By Lisa Rapaport

Opioid overdoses may be much more likely to happen in families when somebody in the household has been prescribed these drugs, a U.S. study suggests.

Even when a family member gets lower doses of opioids – less than 50 morphine milligram equivalents per day – the overdose risk is almost three times higher than it would be in a family where nobody has been prescribed opioids, the study found.

The overdose risk was nearly 8 times greater when a family member was prescribed 50 to 90 morphine milligram equivalents a day; it was more than 15 times higher at doses above 90 morphine milligram equivalents per day.

“In the ongoing opioid crisis, much attention is focused on those who receive opioid prescriptions for themselves,” senior study author Joshua Gagne of Brigham and Women’s Hospital and Harvard Medical School in Boston told Reuters Health by email.

The new study shows these prescriptions are important risk factors for overdose for others in the household, he said, and overdose reduction and treatment strategies are needed for family members, too.

More than 42,000 people died from opioid overdoses in the U.S. in 2016 alone, Gagne and colleagues note in JAMA Internal Medicine. That year, approximately 11.5 million people misused opioid prescriptions, and more than 2 million individuals misused opioid prescriptions for the first time.
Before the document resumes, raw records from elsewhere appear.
From an optimization exercise on the open Yosys and OpenROAD flow, aimed at small area, a short achievable clock period and few clock cycles per item; shortcuts taken in it are not production practice. Function was checked by simulation only, so behaviour that the tests miss may differ from the original. No activity file was given, so power comes from the tool's default toggle rates.

==> trial 64 <==
Design call_arbiter, start of the top module:
module call_arbiter (
    input  wire                                  clk,
    input  wire                                  rstn,
    input  wire  [8-1:0]               call_vld_i,
    input  wire  [8*($clog2(4) + $clog2(4) + 1 + 16 + 2 * 16)-1:0]     call_req_i,
    output logic [8-1:0]               call_rdy_o,
    input  wire  [4-1:0]              child_rdy_i,
    output logic                                 call_vld_o,
    output logic [($clog2(8) + ($clog2(4) + $clog2(4) + 1 + 16 + 2 * 16))-1:0]                 call_o
);
    localparam int NP = 8;
    logic [NP-1:0]          elig;
    logic [NP-1:0]          grant;
    logic [NP-1:0]          mask;
    logic [NP-1:0]          hi;
    logic [($clog2(8) + ($clog2(4) + $clog2(4) + 1 + 16 + 2 * 16))-1:0]   sel;
    always_comb begin
        for (int p = 0; p < NP; p++) begin
            elig[p] = call_vld_i[p] &
                      child_rdy_i[call_req_i[p*($clog2(4) + $clog2(4) + 1 + 16 + 2 * 16) + (($clog2(4) + $clog2(4) + 1 + 16 + 2 * 16) - $clog2(4)) +: $clog2(4)]];
        end
    end
    always_comb begin
        hi    = elig & mask;
        grant = '0;
        if (hi != '0) begin
            grant = hi & (~hi + 1'b1);
        end else begin
            grant = elig & (~elig + 1'b1);
        end
    end
    assign call_rdy_o = grant;
    always_comb begin
        sel = '0;
        for (int p = 0; p < NP; p++) begin
            sel = sel | ({($clog2(8) + ($clog2(4) + $clog2(4) + 1 + 16 + 2 * 16)){grant[p]}} &
                         {$clog2(8)'(p), call_req_i[p*($clog2(4) + $clog2(4) + 1 + 16 + 2 * 16) +: ($clog2(4) + $clog2(4) + 1 + 16 + 2 * 16)]});
        end
    end
    always_ff @(posedge clk or negedge rstn) begin
        if (!rstn) begin
            call_vld_o <= 1'b0;
            mask       <= '1;
        end else begin
            call_vld_o <= elig != '0;
            if (elig != '0) begin
                mask <= ~((grant << 1) - 1'b1);
            end
        end
    end
    always_ff @(posedge clk) begin
        call_o <= sel;
    end
endmodule
==> module call_arbiter, before the edit <==
module call_arbiter (
    input  wire                                  clk,
    input  wire                                  rstn,
    input  wire  [8-1:0]               call_vld_i,
    input  wire  [8*($clog2(4) + $clog2(4) + 1 + 16 + 2 * 16)-1:0]     call_req_i,
    output logic [8-1:0]               call_rdy_o,
    input  wire  [4-1:0]              child_rdy_i,
    output logic                                 call_vld_o,
    output logic [($clog2(8) + ($clog2(4) + $clog2(4) + 1 + 16 + 2 * 16))-1:0]                 call_o
);
    localparam int NP = 8;
    logic [NP-1:0]          elig;
    logic [NP-1:0]          grant;
    logic [NP-1:0]          mask;
    logic [NP-1:0]          hi;
    logic [($clog2(8) + ($clog2(4) + $clog2(4) + 1 + 16 + 2 * 16))-1:0]   sel;
    always_comb begin
        for (int p = 0; p < NP; p++) begin
            elig[p] = call_vld_i[p] &
                      child_rdy_i[call_req_i[p*($clog2(4) + $clog2(4) + 1 + 16 + 2 * 16) + (($clog2(4) + $clog2(4) + 1 + 16 + 2 * 16) - $clog2(4)) +: $clog2(4)]];
        end
    end
    always_comb begin
        hi    = elig & mask;
        grant = '0;
        if (hi != '0) begin
            grant = hi & (~hi + 1'b1);
        end else begin
            grant = elig & (~elig + 1'b1);
        end
    end
    assign call_rdy_o = grant;
    always_comb begin
        sel = '0;
        for (int p = 0; p < NP; p++) begin
            sel = sel | ({($clog2(8) + ($clog2(4) + $clog2(4) + 1 + 16 + 2 * 16)){grant[p]}} &
                         {$clog2(8)'(p), call_req_i[p*($clog2(4) + $clog2(4) + 1 + 16 + 2 * 16) +: ($clog2(4) + $clog2(4) + 1 + 16 + 2 * 16)]});
        end
    end
    always_ff @(posedge clk or negedge rstn) begin
        if (!rstn) begin
            call_vld_o <= 1'b0;
            mask       <= '1;
        end else begin
            call_vld_o <= elig != '0;
            if (elig != '0) begin
                mask <= ~((grant << 1) - 1'b1);
            end
        end
    end
    always_ff @(posedge clk) begin
        call_o <= sel;
    end
endmodule
make LEC_CHECK=0 ABC_CLOCK_PERIOD_IN_PS=2000 CAP_MARGIN=20 CORE_AREA='2.5 2.5 177.5 177.5' DIE_AREA='0 0 180 180' SETUP_SLACK_MARGIN=1.5 SLEW_MARGIN=20 finish   # period 4.0 ns
run.sh (not shown) runs the stock make flow with config.mk's settings and CLKGATE_MAP_FILE= SYNTH_SCRIPT=/design/flow/synth_recipe.tcl, a recipe that flattens the netlist after the stock synthesis.
==> inputs of build 71, as changes to trial 64 <==
--- a/flow/design.v
+++ b/flow/design.v
@@ -1 +1,41 @@
+`timescale 1ns/100ps
+`default_nettype none
+module rr_picker (
+    input  wire  [8-1:0]               call_vld_i,
+    input  wire  [8*$clog2(4)-1:0]   child_i,
+    input  wire  [4-1:0]              child_rdy_i,
+    input  wire  [8-1:0]               mask_i,
+    output logic                                 any_o,
+    output logic [8-1:0]               grant_o
+);
+    localparam int NP = 8;
+    logic [NP-1:0] elig;
+    logic [NP-1:0] kill;
+    logic [NP-1:0] mask;
+    assign mask = {mask_i[NP-1:1], 1'b0};
+    logic [4-1:0] dec [NP];
+    always_comb begin
+        for (int p = 0; p < NP; p++) begin
+            for (int c = 0; c < 4; c++) begin
+                dec[p][c] = call_vld_i[p] & (child_i[p*$clog2(4) +: $clog2(4)] == $clog2(4)'(c));
+            end
+            elig[p] = (dec[p] & child_rdy_i) != '0;
+        end
+    end
+    always_comb begin
+        for (int p = 0; p < NP; p++) begin
+            kill[p] = 1'b0;
+            for (int q = 0; q < NP; q++) begin
+                if (q < p) begin
+                    kill[p] = kill[p] | (elig[q] & ~(~mask[q] & mask[p]));
+                end else if (q > p) begin
+                    kill[p] = kill[p] | (elig[q] & mask[q] & ~mask[p]);
+                end
+            end
+            grant_o[p] = elig[p] & ~kill[p];
+        end
+    end
+    assign any_o = elig != '0;
+endmodule
+`default_nettype wire
 `timescale 1ns/100ps
@@ -13,22 +53,22 @@
     localparam int NP = 8;
-    logic [NP-1:0]          elig;
-    logic [NP-1:0]          grant;
-    logic [NP-1:0]          mask;
-    logic [NP-1:0]          hi;
-    logic [($clog2(8) + ($clog2(4) + $clog2(4) + 1 + 16 + 2 * 16))-1:0]   sel;
+    logic [NP*$clog2(4)-1:0]  child;
+    logic [NP-1:0]              grant;
+    logic                       any;
+    logic [NP-1:0]              mask;
+    logic [NP-1:0]              mask_next;
+    logic [($clog2(8) + ($clog2(4) + $clog2(4) + 1 + 16 + 2 * 16))-1:0]       sel;
     always_comb begin
         for (int p = 0; p < NP; p++) begin
-            elig[p] = call_vld_i[p] &
-                      child_rdy_i[call_req_i[p*($clog2(4) + $clog2(4) + 1 + 16 + 2 * 16) + (($clog2(4) + $clog2(4) + 1 + 16 + 2 * 16) - $clog2(4)) +: $clog2(4)]];
+            child[p*$clog2(4) +: $clog2(4)] =
+                call_req_i[p*($clog2(4) + $clog2(4) + 1 + 16 + 2 * 16) + (($clog2(4) + $clog2(4) + 1 + 16 + 2 * 16) - $clog2(4)) +: $clog2(4)];
         end
     end
-    always_comb begin
-        hi    = elig & mask;
-        grant = '0;
-        if (hi != '0) begin
-            grant = hi & (~hi + 1'b1);
-        end else begin
-            grant = elig & (~elig + 1'b1);
-        end
-    end
+    rr_picker i_pick (
+        .call_vld_i (call_vld_i),
+        .child_i    (child),
+        .child_rdy_i(child_rdy_i),
+        .mask_i     (mask),
+        .any_o      (any),
+        .grant_o    (grant)
+    );
     assign call_rdy_o = grant;
@@ -41,2 +81,10 @@
     end
+    always_comb begin
+        for (int q = 0; q < NP; q++) begin
+            mask_next[q] = 1'b0;
+            for (int p = 0; p < q; p++) begin
+                mask_next[q] = mask_next[q] | grant[p];
+            end
+        end
+    end
     always_ff @(posedge clk or negedge rstn) begin
@@ -44,7 +92,7 @@
             call_vld_o <= 1'b0;
-            mask       <= '1;
+            mask       <= '0;
         end else begin
-            call_vld_o <= elig != '0;
-            if (elig != '0) begin
-                mask <= ~((grant << 1) - 1'b1);
+            call_vld_o <= any;
+            if (any) begin
+                mask <= mask_next;
             end
==> flow/flow/run.sh (new file) <==
#!/bin/bash
# The standard layout (standard.sh), with three changes:
# - synthesis maps the rr_picker module (the pick behind call_rdy_o and
#   call_o) with a delay-oriented ABC script, see my_synth.tcl; all else as
#   standard
# - port buffers are plain buf_1 cells instead of the delay cells that
#   buffer_ports picks by default
# - the pick's ports are placed together, see io.tcl
set -euo pipefail
export BUFFER_PORTS_ARGS="-buffer_cell sky130_fd_sc_hd__buf_1"
export IO_CONSTRAINTS="$PWD/flow/io.tcl"
sed "s#SYNTH_SCRIPT=[^ ]*#SYNTH_SCRIPT=$PWD/flow/my_synth.tcl#" standard.sh > own_standard.sh
grep -q "SYNTH_SCRIPT=$PWD/flow/my_synth.tcl" own_standard.sh
bash own_standard.sh > flow_make.log 2>&1
==> flow/flow/fast.script (new file) <==
strash
dch
map -p
mfs2
strash
dch
map -p
buffer -c
topo
stime -c
upsize -c
dnsize -c
==> flow/flow/io.tcl (new file) <==
# keep the ports of the pick (offers, child bits, child readiness and
# call_rdy_o) together on one stretch of the bottom edge, so the path from
# them through the pick back to call_rdy_o stays short
set_io_pin_constraint -region bottom:50-120 -pin_names [list \
    {call_vld_i[0]} \
    {call_vld_i[1]} \
    {call_vld_i[2]} \
    {call_vld_i[3]} \
    {call_vld_i[4]} \
    {call_vld_i[5]} \
    {call_vld_i[6]} \
    {call_vld_i[7]} \
    {child_rdy_i[0]} \
    {child_rdy_i[1]} \
    {child_rdy_i[2]} \
    {child_rdy_i[3]} \
    {call_rdy_o[0]} \
    {call_rdy_o[1]} \
    {call_rdy_o[2]} \
    {call_rdy_o[3]} \
    {call_rdy_o[4]} \
    {call_rdy_o[5]} \
    {call_rdy_o[6]} \
    {call_rdy_o[7]} \
    {call_req_i[51]} \
    {call_req_i[52]} \
    {call_req_i[104]} \
    {call_req_i[105]} \
    {call_req_i[157]} \
    {call_req_i[158]} \
    {call_req_i[210]} \
    {call_req_i[211]} \
    {call_req_i[263]} \
    {call_req_i[264]} \
    {call_req_i[316]} \
    {call_req_i[317]} \
    {call_req_i[369]} \
    {call_req_i[370]} \
    {call_req_i[422]} \
    {call_req_i[423]} \
]
==> flow/flow/my_synth.tcl (new file) <==
# The standard synthesis (synth_recipe.tcl, sourced unchanged), except that
# ABC first maps the round-robin pick module (rr_picker, which drives
# call_rdy_o and the call_o multiplexer) with a delay-oriented script; the
# second call then maps the rest as the standard synthesis does
set own_dir [file dirname [file normalize [info script]]]
set fast_script [file join $own_dir fast.script]
proc abc {args} {
  set i [lsearch -exact $args -script]
  set fast_args [lreplace $args [expr {$i + 1}] [expr {$i + 1}] $::fast_script]
  yosys abc {*}$fast_args rr_picker
  yosys abc {*}$args
}
source [file join [file dirname $own_dir] synth_recipe.tcl]
==> flow/standard.sh (new file) <==
#!/bin/bash
# synth_recipe.tcl (not shown) runs the flow's synth.tcl, then flattens the netlist and writes it again
# the make line also repeats each setting of config.mk as NAME=value (left out here)
make -C /OpenROAD-flow-scripts/flow DESIGN_CONFIG=/design/flow/config.mk WORK_HOME=/design/flow/orfs CLKGATE_MAP_FILE= SYNTH_SCRIPT=/design/flow/synth_recipe.tcl "${@:-finish}"
Settings changed: ABC_CLOCK_PERIOD_IN_PS 2000 to not set, CORE_AREA 2.5 2.5 177.5 177.5 to 2.5 2.5 169.5 169.5, CTS_BUF_LIST set to sky130_fd_sc_hd__clkbuf_8, DIE_AREA 0 0 180 180 to 0 0 172 172, SYNTH_HIERARCHICAL set to 1, TNS_END_PERCENT set to 0.
removed: flow/run.sh
==> key figures <==
Timing
  – Setup WS post-layout: 0.671 ns
  – Max Fclk: 0.300 GHz

Final layout
  – Most frequent cells in the layout: 467 x clkdlybuf4s50_1, 105 x a222oi_1, 56 x nand3_1, 56 x dfxtp_1, 52 x a22oi_1
  – Layout area overhead: 179%
  – Util after Layout: 37.8%
  – Diodes inserted: 4

GRT
  – GRT Total Usage: 19.9%
  – Initial antenna violation count: 5

Power
  – P_seq: 1.14 mW
  – Flop pwr share: 22.8%

Status
  – Status: no timing/DRC/antenna violations

Min path
  – Hold Path Depth: 2

Worst setup path
  – Crit. path cell count: 8

Route
  – DR vias/cell: 5.01

Clock tree
  – Post-CTS sizing: 192
  – Clock Sink Count: 65

Synth
  – Syn nets: 870
  – Avg Inst Size Synth: 9.54 um2
  – Most common cell in the synthesized netlist: a222oi_1
  – Post-synth top area cell: dfxtp_1
The numbers above come from trial 64.

==> key figures <==
Place
  – Dpl ws: 0.721 ns

Clock tree
  – Post-CTS sizing: 50
  – Clock Sink Count: 64

Power
  – Flop pwr share: 32.1%
  – P_seq: 1.09 mW

Synth
  – Avg Inst Size Synth: 8.42 um2
  – Syn nets: 952

Route
  – DR vias/cell: 5.04

Final layout
  – Layout area overhead: 64.6%
  – Most frequent cells in the layout: 476 x buf_1, 213 x a22oi_1, 83 x nand4_1
  – Util after Layout: 25.8%
  – Diodes inserted: 7

Timing
  – Setup WS post-layout: 1.13 ns

GRT
  – Initial antenna violation count: 10
  – GRT Total Usage: 17.2%

Status
  – Status: no timing/DRC/antenna violations

Worst setup path
  – CP delay by family, top: simple AND/OR/NAND/NOR gates
  – Crit. path cell count: 7
The numbers above come from build 71.

Testbench counts of trial 64, summed over its fixed seeds: cycles 3,319, calls 3,072.
Testbench counts of build 71, summed over its fixed seeds: cycles 3,319, calls 3,072.

re-timing with driven ports:
No port has a modelled driver above. Below, the same layouts with a new extraction and two added sets of constraints. Step 1 assumes that a clkbuf_16 drives the clock port and a buf_2 every other input. Step 2 adds t to the input delays and takes it off the output delays; t is the mean of the earliest and latest rising clock arrival at the registers after step 1. Input paths then give back, and output paths get back, about the clock's delay inside the block. Slacks: ideal ports / drivers / drivers and shift; pairs: ideal ports / drivers.
run | t (ns) | slack for setup (ns) | worst setup path at the end
trial 64 | 0.384 | 0.671 / 0.631 / 0.427 | input to register
build 71 | 0.384 | 1.131 / 1.085 / 0.764 | input to register
After both steps every run listed still meets setup and hold. For build 71, which loses most, drivers alone change the setup slack by -0.046 ns; drivers and shift together by -0.367 ns.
To reduce overdoses and deaths, many states have implemented programs to restrict and track opioid prescriptions, and some have also enacted or considered caps on the maximum daily doses that can be prescribed.

Still, when one person in a family gets prescribed opioids, the odds go up that another person in the same family will also take these drugs, the study team notes. And having more opioids in the house can make misuse and overdose more likely – especially when people hang on to any unused pills.

Patients who are prescribed opioids for acute pain should properly dispose of any leftover pills, Gagne said.

“Many pharmacies, health departments, police departments, and various healthcare facilities serve as safe disposal sites,” Gagne added. “When opioids are in the home, they should be stored in medication lock boxes, which are available at pharmacies and online retailers.”

His team’s findings are drawn from insurance claims data collected from 2004 to 2015 on 2,303 individuals who had an overdose and 9,212 who did not. This study wasn’t designed to prove whether or how opioid prescriptions within families might directly cause overdoses or deaths.

One limitation of the study is that researchers couldn’t tell whether any family members lived in different households, which might impact the availability of drugs. It also wasn’t clear if overdoses were from prescription opioids or illegal drugs like heroin.

Even so, the results underscore the need for precautions when opioids are prescribed, said Dr. Marc Larochelle of Boston University and the Grayken Center for Addiction at Boston Medical Center.

“These findings emphasize the importance of educating individuals and family members about the need to store these medications in a safe, secure manner as well as the risk from sharing medications,” LaRochelle, who wasn’t involved in the study, said by email. He has received research support from OptumLabs.

“The latter is very important as there are numerous potential drug interactions and other reasons why individuals may respond differently to the same dosage of opioids,” LaRochelle added. “What may be safe for the individual prescribed an opioid under a medical provider’s supervision may likely not be safe for family members.”